L’article est signé par Cécile Dufflot. Faut il y voir un discours partisan ? Non, il faut plutôt y voir l’aptitude de l’écologie politique de se poser en courant qui a un regard sur tous les aspects de la vie politique, observe les arbitrages qui y sont actuelles effectués, en cerne la logique et dénonce ceux qui remettent en question la justice. C’est le minimum qu’on puisse attendre d’élus. Et il n’est pas si fréquent que ce minimum soit atteint.
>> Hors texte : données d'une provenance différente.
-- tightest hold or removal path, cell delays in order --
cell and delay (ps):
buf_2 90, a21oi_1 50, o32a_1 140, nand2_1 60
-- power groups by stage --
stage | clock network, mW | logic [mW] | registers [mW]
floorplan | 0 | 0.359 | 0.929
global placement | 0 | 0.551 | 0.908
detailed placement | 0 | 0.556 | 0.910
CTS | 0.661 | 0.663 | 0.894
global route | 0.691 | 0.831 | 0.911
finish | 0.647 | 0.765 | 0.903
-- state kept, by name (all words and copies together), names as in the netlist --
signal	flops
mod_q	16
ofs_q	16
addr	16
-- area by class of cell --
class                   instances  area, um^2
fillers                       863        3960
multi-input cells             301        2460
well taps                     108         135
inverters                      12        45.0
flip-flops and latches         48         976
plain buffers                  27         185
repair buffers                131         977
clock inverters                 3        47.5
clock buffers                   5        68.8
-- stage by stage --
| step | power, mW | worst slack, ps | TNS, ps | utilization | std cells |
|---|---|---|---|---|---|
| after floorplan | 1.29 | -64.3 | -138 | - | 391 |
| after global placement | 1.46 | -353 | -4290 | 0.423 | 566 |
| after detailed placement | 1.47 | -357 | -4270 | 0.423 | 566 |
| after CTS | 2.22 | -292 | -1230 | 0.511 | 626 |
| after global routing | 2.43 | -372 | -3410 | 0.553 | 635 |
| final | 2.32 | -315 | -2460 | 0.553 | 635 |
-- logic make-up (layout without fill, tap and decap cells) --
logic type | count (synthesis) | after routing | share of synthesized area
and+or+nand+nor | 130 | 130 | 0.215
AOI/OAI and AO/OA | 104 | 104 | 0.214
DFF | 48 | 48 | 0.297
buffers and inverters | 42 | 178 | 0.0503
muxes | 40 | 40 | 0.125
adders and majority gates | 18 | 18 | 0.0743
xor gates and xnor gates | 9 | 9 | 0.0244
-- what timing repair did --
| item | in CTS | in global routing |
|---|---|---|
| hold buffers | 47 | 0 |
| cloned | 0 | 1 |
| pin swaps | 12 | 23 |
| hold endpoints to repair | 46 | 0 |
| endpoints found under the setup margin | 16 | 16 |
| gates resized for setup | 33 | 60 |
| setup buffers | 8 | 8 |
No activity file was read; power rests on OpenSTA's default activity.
===== src/rtl/lin_mode_ctrl.sv =====
module lin_mode_ctrl
  import lin_mode_pkg::*;
#(
  parameter int          VARIANT     = 0,
  parameter int unsigned PWRUP_TICKS = 100,
  parameter int unsigned NORM_TICKS  = 10,
  parameter int unsigned SLEEP_TICKS = 10,
  parameter int unsigned DOM_TICKS_A = 9000,
  parameter int unsigned DOM_TICKS_B = 55000,
  parameter int unsigned DOM_TICKS_C = 10000
) (
  input  logic       clk_i,
  input  logic       rst_ni,
  input  logic       vs_ok_i,
  input  logic       en_i,
  input  logic       txd_i,
  input  logic       bus_wake_i,
  input  logic       local_wake_i,
  output logic [1:0] mode_o,
  output logic       inh_o,
  output logic       comm_en_o,
  output logic       pullup_en_o,
  output logic       lin_dom_o,
  output logic       txd_tmo_o
);
  localparam int unsigned DOM_TICKS = dom_ticks_sel(VARIANT, DOM_TICKS_A, DOM_TICKS_B, DOM_TICKS_C);

  lin_mode_e mode;
  logic      pwr_done, en_done, sleep_done;

  lin_tick_timer #(.TICKS(PWRUP_TICKS)) u_pwr_timer (
    .clk_i (clk_i), .rst_ni (rst_ni), .run_i (vs_ok_i), .done_o (pwr_done)
  );

  lin_tick_timer #(.TICKS(NORM_TICKS)) u_en_timer (
    .clk_i (clk_i), .rst_ni (rst_ni),
    .run_i (vs_ok_i && mode == MODE_PRE && en_i), .done_o (en_done)
  );

  lin_tick_timer #(.TICKS(SLEEP_TICKS)) u_sleep_timer (
    .clk_i (clk_i), .rst_ni (rst_ni),
    .run_i (vs_ok_i && mode == MODE_NORM && !en_i), .done_o (sleep_done)
  );

  lin_mode_fsm u_fsm (
    .clk_i        (clk_i),
    .rst_ni       (rst_ni),
    .vs_ok_i      (vs_ok_i),
    .en_i         (en_i),
    .bus_wake_i   (bus_wake_i),
    .local_wake_i (local_wake_i),
    .en_done_i    (en_done),
    .sleep_done_i (sleep_done),
    .mode_o       (mode)
  );

  lin_txd_guard #(.VARIANT(VARIANT), .DOM_TICKS(DOM_TICKS)) u_guard (
    .clk_i   (clk_i),
    .rst_ni  (rst_ni),
    .vs_ok_i (vs_ok_i),
    .mode_i  (mode),
    .txd_i   (txd_i),
    .dom_o   (lin_dom_o),
    .tmo_o   (txd_tmo_o)
  );

  assign mode_o      = mode;
  assign inh_o       = pwr_done && (mode == MODE_PRE || mode == MODE_NORM);
  assign comm_en_o   = (mode == MODE_NORM);
  assign pullup_en_o = (mode == MODE_NORM);

  assert_inh_needs_supply_R3: assert property (@(posedge clk_i) disable iff (!rst_ni)
    !vs_ok_i |=> !inh_o);
  assert_dom_only_txd_low_R8: assert property (@(posedge clk_i) disable iff (!rst_ni)
    lin_dom_o |-> (!txd_i && pullup_en_o));
endmodule
File: src/rtl/rvc_pkg.sv
package rvc_pkg;
  localparam int ILEN = 32;
  localparam int CLEN = 16;
  localparam int RLEN = 5;
  localparam int PLEN = 3;

  localparam logic [6:0] OPC_OP     = 7'b0110011;
  localparam logic [6:0] OPC_OPIMM  = 7'b0010011;
  localparam logic [6:0] OPC_LUI    = 7'b0110111;
  localparam logic [6:0] OPC_LOAD   = 7'b0000011;
  localparam logic [6:0] OPC_STORE  = 7'b0100011;
  localparam logic [6:0] OPC_BRANCH = 7'b1100011;
  localparam logic [6:0] OPC_JAL    = 7'b1101111;
  localparam logic [6:0] OPC_JALR   = 7'b1100111;
  localparam logic [6:0] F7_BASE    = 7'b0000000;
  localparam logic [6:0] F7_ALT     = 7'b0100000;

  typedef enum logic [4:0] {
    F_NONE, F_MV, F_ADD, F_JR, F_JALR, F_LI, F_LUI, F_ADDI, F_SLLI,
    F_LW, F_SW, F_SUB, F_XOR, F_OR, F_AND, F_BEQZ, F_BNEZ,
    F_SRLI, F_SRAI, F_ANDI, F_J, F_JAL
  } form_e;

  typedef struct packed {
    logic  pack;
    form_e form;
  } strobe_t;
endpackage
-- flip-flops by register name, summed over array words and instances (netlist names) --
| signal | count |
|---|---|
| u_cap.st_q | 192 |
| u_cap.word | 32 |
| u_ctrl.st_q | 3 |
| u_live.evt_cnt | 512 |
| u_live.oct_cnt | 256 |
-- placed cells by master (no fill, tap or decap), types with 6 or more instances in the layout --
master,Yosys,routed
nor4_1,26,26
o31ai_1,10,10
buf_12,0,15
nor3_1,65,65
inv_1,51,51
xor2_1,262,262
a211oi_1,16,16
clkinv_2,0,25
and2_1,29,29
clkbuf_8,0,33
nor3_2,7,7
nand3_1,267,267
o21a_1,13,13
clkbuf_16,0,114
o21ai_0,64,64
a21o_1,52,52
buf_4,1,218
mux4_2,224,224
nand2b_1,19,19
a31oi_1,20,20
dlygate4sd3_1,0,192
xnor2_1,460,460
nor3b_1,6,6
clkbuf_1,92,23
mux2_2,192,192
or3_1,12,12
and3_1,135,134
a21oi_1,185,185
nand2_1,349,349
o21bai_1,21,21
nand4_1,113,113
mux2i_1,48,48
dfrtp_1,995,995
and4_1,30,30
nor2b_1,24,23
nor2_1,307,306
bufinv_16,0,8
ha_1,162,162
==> config.mk <==
export PLATFORM = sky130hd
export DESIGN_NAME = walsh_chal_seq
export DESIGN_NICKNAME = d
export VERILOG_FILES = /design/src/rtl/walsh_chal_seq.sv
export SDC_FILE = /design/constraint.sdc
export NUM_CORES = 1
export LEC_CHECK = 0
export ABC_AREA = 0
export BUFFER_PORTS_ARGS = -buffer_cell sky130_fd_sc_hd__buf_4
export CAP_MARGIN = 20
export CORE_AREA = 2 2 90 92
export DETAILED_ROUTE_END_ITERATION = 10
export DIE_AREA = 0 0 92 94
export GPL_TIMING_DRIVEN = 0
export PLACE_DENSITY = 0.85
export SLEW_MARGIN = 20
export SYNTH_ARGS = -nofsm -noshare
export SYNTH_HDL_FRONTEND = slang
export SYNTH_SLANG_ARGS = --single-unit
==> constraint.sdc <==
create_clock -name clk -period 4.29 [get_ports clk]
set_input_delay 0.429 -clock clk [delete_from_list [all_inputs] [get_ports clk]]
set_output_delay 0.429 -clock clk [all_outputs]
set_load 0.05 [all_outputs]
==> src/rtl/walsh_chal_seq.sv <==
module walsh_chal_seq #(
  parameter int IDX_W = 6
) (
  input  logic                      clk,
  input  logic                      rst_n,
  input  logic                      start_i,
  output logic [(1<<IDX_W)-1:0]     chal_o,
  output logic                      eval_req_o,
  input  logic                      eval_done_i,
  input  logic                      resp_bit_i,
  output logic [(1<<IDX_W)-2:0]     resp_o,
  output logic                      resp_valid_o
);
  localparam int CW = 1 << IDX_W;
  localparam int NB = CW - 1;
  localparam logic [IDX_W-1:0] LAST = IDX_W'(NB);

  logic [IDX_W-1:0] idx;
  logic             run;
  logic             req;
  logic             valid;
  logic [NB-1:0]    resp;
  logic [CW-1:0]    row;

  for (genvar j = 0; j < CW; j++) begin : g_row
    localparam logic [IDX_W-1:0] JV = IDX_W'(j);
    assign row[j] = ^(idx & JV);
  end

  assign chal_o       = run ? row : '0;
  assign eval_req_o   = req;
  assign resp_o       = resp;
  assign resp_valid_o = valid;

  always_ff @(posedge clk) begin
    if (!rst_n) begin
      idx   <= '0;
      run   <= 1'b0;
      req   <= 1'b0;
      valid <= 1'b0;
      resp  <= '0;
    end else begin
      valid <= 1'b0;
      if (!run) begin
        if (start_i) begin
          run  <= 1'b1;
          idx  <= IDX_W'(1);
          req  <= 1'b1;
          resp <= '0;
        end
      end else if (req) begin
        if (eval_done_i) begin
          resp[idx - IDX_W'(1)] <= resp_bit_i;
          req <= 1'b0;
          if (idx == LAST) begin
            run   <= 1'b0;
            valid <= 1'b1;
            idx   <= '0;
          end else begin
            idx <= idx + IDX_W'(1);
          end
        end
      end else begin
        req <= 1'b1;
      end
    end
  end

  AST_BALANCED: assert property (@(posedge clk) disable iff (!rst_n)
    eval_req_o |-> $countones(chal_o) == CW/2);
  AST_REQ_HOLD: assert property (@(posedge clk) disable iff (!rst_n)
    eval_req_o && !eval_done_i |=> eval_req_o && $stable(chal_o));
  AST_REQ_GAP: assert property (@(posedge clk) disable iff (!rst_n)
    eval_req_o && eval_done_i |=> !eval_req_o);
  AST_VALID_ONE: assert property (@(posedge clk) disable iff (!rst_n)
    resp_valid_o |=> !resp_valid_o);
  AST_RESP_KEEP: assert property (@(posedge clk) disable iff (!rst_n)
    run && !(eval_req_o && eval_done_i) |=> $stable(resp_o));
  AST_VALID_IDLE: assert property (@(posedge clk) disable iff (!rst_n)
    resp_valid_o |-> !eval_req_o && chal_o == '0);
endmodule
L’article se trouve ici : http://www.rue89.com/2010/03/03/retraites-la-reforme-revee-de-nicolas-et-guillaume-sarkozy-141278 et il fait partie de ces éclairages qui devraient, à terme, provoquer un mouvement, même si on assiste de plus en plus à la mise en évidence de notre aptitude assez profonde à l’acceptation.

Illustration : Guillaume Sarkozy, photographié devant les affiches de la campagne électorale de son frère, le jour du second tour des élections présidentielles.